En cualquier caso, este relativismo en torno a los resultados de las investigaciones nos debe llevar tanto a ser prudentes al afirmar que los videojuegos produzcan comportamientos agresivos como a no perder de vista la realidad del carácter extremadamente violento de muchos videojuegos y las recomendaciones de prudencia y control en su uso que se están haciendo desde muchas instancias.

 

Además, hay que considerar el valor añadido que supone que en los videojuegos –al contrario de lo que ocurre con la televisión u otras formas tradicionales de acceso de los niños a contenidos violentos– la actitud del usuario es activa y ejerce un control absoluto sobre la acción.
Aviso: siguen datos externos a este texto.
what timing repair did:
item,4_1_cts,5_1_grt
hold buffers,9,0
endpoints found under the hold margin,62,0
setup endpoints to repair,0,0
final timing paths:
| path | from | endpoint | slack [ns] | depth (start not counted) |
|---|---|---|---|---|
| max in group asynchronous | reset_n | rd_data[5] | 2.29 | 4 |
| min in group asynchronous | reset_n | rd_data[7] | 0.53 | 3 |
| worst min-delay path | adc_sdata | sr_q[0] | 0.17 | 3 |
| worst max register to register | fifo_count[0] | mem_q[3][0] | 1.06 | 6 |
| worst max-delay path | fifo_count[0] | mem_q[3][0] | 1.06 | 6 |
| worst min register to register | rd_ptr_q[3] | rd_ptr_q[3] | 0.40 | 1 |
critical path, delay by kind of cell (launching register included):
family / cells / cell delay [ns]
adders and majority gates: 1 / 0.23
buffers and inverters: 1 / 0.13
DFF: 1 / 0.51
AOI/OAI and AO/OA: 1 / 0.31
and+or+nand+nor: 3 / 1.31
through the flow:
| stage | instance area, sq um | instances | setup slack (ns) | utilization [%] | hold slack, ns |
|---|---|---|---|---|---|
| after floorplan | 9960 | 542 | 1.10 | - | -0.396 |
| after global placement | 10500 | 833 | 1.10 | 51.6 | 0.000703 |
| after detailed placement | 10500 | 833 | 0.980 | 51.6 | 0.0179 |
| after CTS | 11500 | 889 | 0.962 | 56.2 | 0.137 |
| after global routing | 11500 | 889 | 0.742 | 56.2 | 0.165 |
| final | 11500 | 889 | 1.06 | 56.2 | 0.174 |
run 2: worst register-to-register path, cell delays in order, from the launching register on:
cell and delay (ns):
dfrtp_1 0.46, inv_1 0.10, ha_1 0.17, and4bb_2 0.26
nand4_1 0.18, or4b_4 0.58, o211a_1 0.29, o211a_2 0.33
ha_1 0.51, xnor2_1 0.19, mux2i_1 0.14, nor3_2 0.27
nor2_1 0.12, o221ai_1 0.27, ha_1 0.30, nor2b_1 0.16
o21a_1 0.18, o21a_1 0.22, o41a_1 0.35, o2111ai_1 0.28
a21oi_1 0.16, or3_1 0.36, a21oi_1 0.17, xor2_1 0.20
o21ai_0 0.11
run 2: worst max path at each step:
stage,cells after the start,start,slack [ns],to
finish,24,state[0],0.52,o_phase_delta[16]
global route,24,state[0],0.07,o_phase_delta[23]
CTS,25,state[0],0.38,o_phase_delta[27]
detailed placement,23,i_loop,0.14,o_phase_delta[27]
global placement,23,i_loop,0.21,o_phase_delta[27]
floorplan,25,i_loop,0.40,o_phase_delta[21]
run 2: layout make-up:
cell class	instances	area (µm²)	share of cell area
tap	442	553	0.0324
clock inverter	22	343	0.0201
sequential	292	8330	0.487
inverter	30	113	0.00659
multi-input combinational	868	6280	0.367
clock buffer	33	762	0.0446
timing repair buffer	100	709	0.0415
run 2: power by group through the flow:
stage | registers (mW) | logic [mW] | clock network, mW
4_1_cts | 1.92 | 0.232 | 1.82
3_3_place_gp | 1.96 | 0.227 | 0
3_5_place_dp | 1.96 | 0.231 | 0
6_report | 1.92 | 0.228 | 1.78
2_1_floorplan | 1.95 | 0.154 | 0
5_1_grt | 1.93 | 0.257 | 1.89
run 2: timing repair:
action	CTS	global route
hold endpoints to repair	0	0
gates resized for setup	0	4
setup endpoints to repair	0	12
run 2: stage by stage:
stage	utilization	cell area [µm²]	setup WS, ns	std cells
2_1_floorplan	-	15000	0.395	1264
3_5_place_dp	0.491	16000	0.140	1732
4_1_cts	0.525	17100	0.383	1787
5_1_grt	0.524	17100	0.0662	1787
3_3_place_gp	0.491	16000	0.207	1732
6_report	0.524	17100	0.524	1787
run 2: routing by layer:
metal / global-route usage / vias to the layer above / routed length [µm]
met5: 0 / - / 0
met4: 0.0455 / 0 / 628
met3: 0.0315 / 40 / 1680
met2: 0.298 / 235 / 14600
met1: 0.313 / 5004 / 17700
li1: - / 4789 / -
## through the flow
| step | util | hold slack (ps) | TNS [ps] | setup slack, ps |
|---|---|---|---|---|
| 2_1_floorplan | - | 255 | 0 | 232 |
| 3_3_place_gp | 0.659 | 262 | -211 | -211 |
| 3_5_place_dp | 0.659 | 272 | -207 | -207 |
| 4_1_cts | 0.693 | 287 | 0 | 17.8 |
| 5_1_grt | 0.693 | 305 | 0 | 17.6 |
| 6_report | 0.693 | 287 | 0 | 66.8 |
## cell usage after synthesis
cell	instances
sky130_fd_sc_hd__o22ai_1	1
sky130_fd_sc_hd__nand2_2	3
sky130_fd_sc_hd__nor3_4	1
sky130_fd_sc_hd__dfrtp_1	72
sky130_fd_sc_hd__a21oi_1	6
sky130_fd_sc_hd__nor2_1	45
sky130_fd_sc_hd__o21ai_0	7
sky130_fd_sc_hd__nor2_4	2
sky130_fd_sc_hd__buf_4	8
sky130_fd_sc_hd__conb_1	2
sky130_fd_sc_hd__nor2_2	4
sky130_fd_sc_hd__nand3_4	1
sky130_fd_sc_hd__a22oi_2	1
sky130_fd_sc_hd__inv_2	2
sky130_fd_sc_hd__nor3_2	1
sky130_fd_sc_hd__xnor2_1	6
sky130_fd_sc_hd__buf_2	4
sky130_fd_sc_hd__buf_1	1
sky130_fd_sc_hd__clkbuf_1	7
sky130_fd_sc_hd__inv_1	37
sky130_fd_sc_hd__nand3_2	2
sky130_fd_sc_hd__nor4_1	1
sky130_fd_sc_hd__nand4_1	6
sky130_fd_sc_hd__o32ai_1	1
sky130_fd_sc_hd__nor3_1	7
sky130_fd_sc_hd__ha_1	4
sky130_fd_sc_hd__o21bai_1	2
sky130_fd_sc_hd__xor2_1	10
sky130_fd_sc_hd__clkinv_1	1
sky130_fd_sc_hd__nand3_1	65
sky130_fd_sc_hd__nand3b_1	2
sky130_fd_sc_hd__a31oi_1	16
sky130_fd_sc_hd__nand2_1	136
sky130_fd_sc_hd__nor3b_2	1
[src/rtl/stim_sequencer.sv]
// Stimulus sequencer: replays stored {obs, in} vectors to the DUT with
// start/pause/abort control, optional looping and a valid/ready handshake.
module stim_sequencer
  import conquest_pkg::*;
#(
  parameter int unsigned DATA_W = STIM_DATA_W,
  parameter int unsigned DEPTH  = STIM_DEPTH,
  parameter int unsigned ADDR_W = STIM_ADDR_W,
  parameter int unsigned PC_W   = STIM_PC_W
) (
  input  logic              clock,
  input  logic              reset,
  input  logic              load_en,
  input  logic [ADDR_W-1:0] load_addr,
  input  logic [DATA_W:0]   load_data,
  input  logic [ADDR_W:0]   prog_len,
  input  logic              loop_en,
  input  logic              start,
  input  logic              pause,
  input  logic              abort,
  stim_sequencer_if.master  stim,
  output logic [PC_W-1:0]   pc,
  output logic              busy,
  output logic              done
);

  localparam int unsigned WORD_W = DATA_W + 1;
  localparam int unsigned LEN_W  = ADDR_W + 1;

  state_e            state, state_d;
  logic [ADDR_W-1:0] addr, addr_d;
  logic [LEN_W-1:0]  len, len_d;
  logic              loop_mode, loop_mode_d;
  logic [PC_W-1:0]   pc_d;
  logic              valid, valid_d;
  logic              busy_d;
  logic              done_d;
  logic              rd_en_c;
  logic              wr_en_c;
  logic [ADDR_W-1:0] mem_addr_c;
  logic [WORD_W-1:0] rdata;

  // Loads are only honoured while no run is active
  assign wr_en_c    = load_en && ((state == IDLE) || (state == DONE));
  assign mem_addr_c = wr_en_c ? load_addr : addr;

  stim_mem #(
    .WORD_W (WORD_W),
    .DEPTH  (DEPTH),
    .ADDR_W (ADDR_W)
  ) u_mem (
    .clock (clock),
    .reset (reset),
    .we    (wr_en_c),
    .re    (rd_en_c),
    .addr  (mem_addr_c),
    .wdata (load_data),
    .rdata (rdata)
  );

  assign stim.stim_valid = valid;
  assign stim.stim_in    = rdata[DATA_W-1:0];
  assign stim.stim_obs   = rdata[DATA_W];

  // State and datapath registers
  always_ff @(posedge clock or negedge reset) begin
    if (!reset) begin
      state     <= IDLE;
      addr      <= '0;
      len       <= '0;
      loop_mode <= 1'b0;
      pc        <= '0;
      valid     <= 1'b0;
      busy      <= 1'b0;
      done      <= 1'b0;
    end else begin
      state     <= state_d;
      addr      <= addr_d;
      len       <= len_d;
      loop_mode <= loop_mode_d;
      pc        <= pc_d;
      valid     <= valid_d;
      busy      <= busy_d;
      done      <= done_d;
    end
  end

  // Next-state and output decode; abort beats everything, pause freezes
  always_comb begin
    state_d     = state;
    addr_d      = addr;
    len_d       = len;
    loop_mode_d = loop_mode;
    pc_d        = pc;
    valid_d     = valid;
    done_d      = done;
    rd_en_c     = 1'b0;

    if (abort) begin
      state_d = IDLE;
      valid_d = 1'b0;
      done_d  = 1'b0;
    end else if (!pause) begin
      case (state)
        IDLE, DONE: begin
          if (start) begin
            len_d       = (prog_len > LEN_W'(DEPTH)) ? LEN_W'(DEPTH) : prog_len;
            loop_mode_d = loop_en;
            addr_d      = '0;
            pc_d        = '0;
            done_d      = 1'b0;
            if (len_d == '0) begin
              state_d = DONE;
              done_d  = 1'b1;
            end else begin
              state_d = FETCH;
            end
          end
        end
        FETCH: begin
          rd_en_c = 1'b1;
          valid_d = 1'b1;
          state_d = ISSUE;
        end
        ISSUE: begin
          if (stim.stim_ready) begin
            pc_d    = pc + PC_W'(1);
            valid_d = 1'b0;
            if ({1'b0, addr} == (len - LEN_W'(1))) begin
              addr_d = '0;
              if (loop_mode) begin
                state_d = FETCH;
              end else begin
                state_d = DONE;
                done_d  = 1'b1;
              end
            end else begin
              addr_d  = addr + ADDR_W'(1);
              state_d = FETCH;
            end
          end
        end
        default: begin
          state_d = IDLE;
        end
      endcase
    end

    busy_d = (state_d == FETCH) || (state_d == ISSUE);
  end

endmodule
Todo lo expuesto en las anteriores líneas es de importancia capital en el caso de los menores. El desarrollo de la personalidad está influido, entre otros factores, por los modelos o estereotipos que se encuentran en los juegos, en la televisión y en los medios de comunicación en general. Aunque sepan distinguir la violencia ficticia de la realidad, la diversión con la violencia gratuita no deja de suponer un empobrecimiento del propio mundo interior y una pérdida de sensibilidad.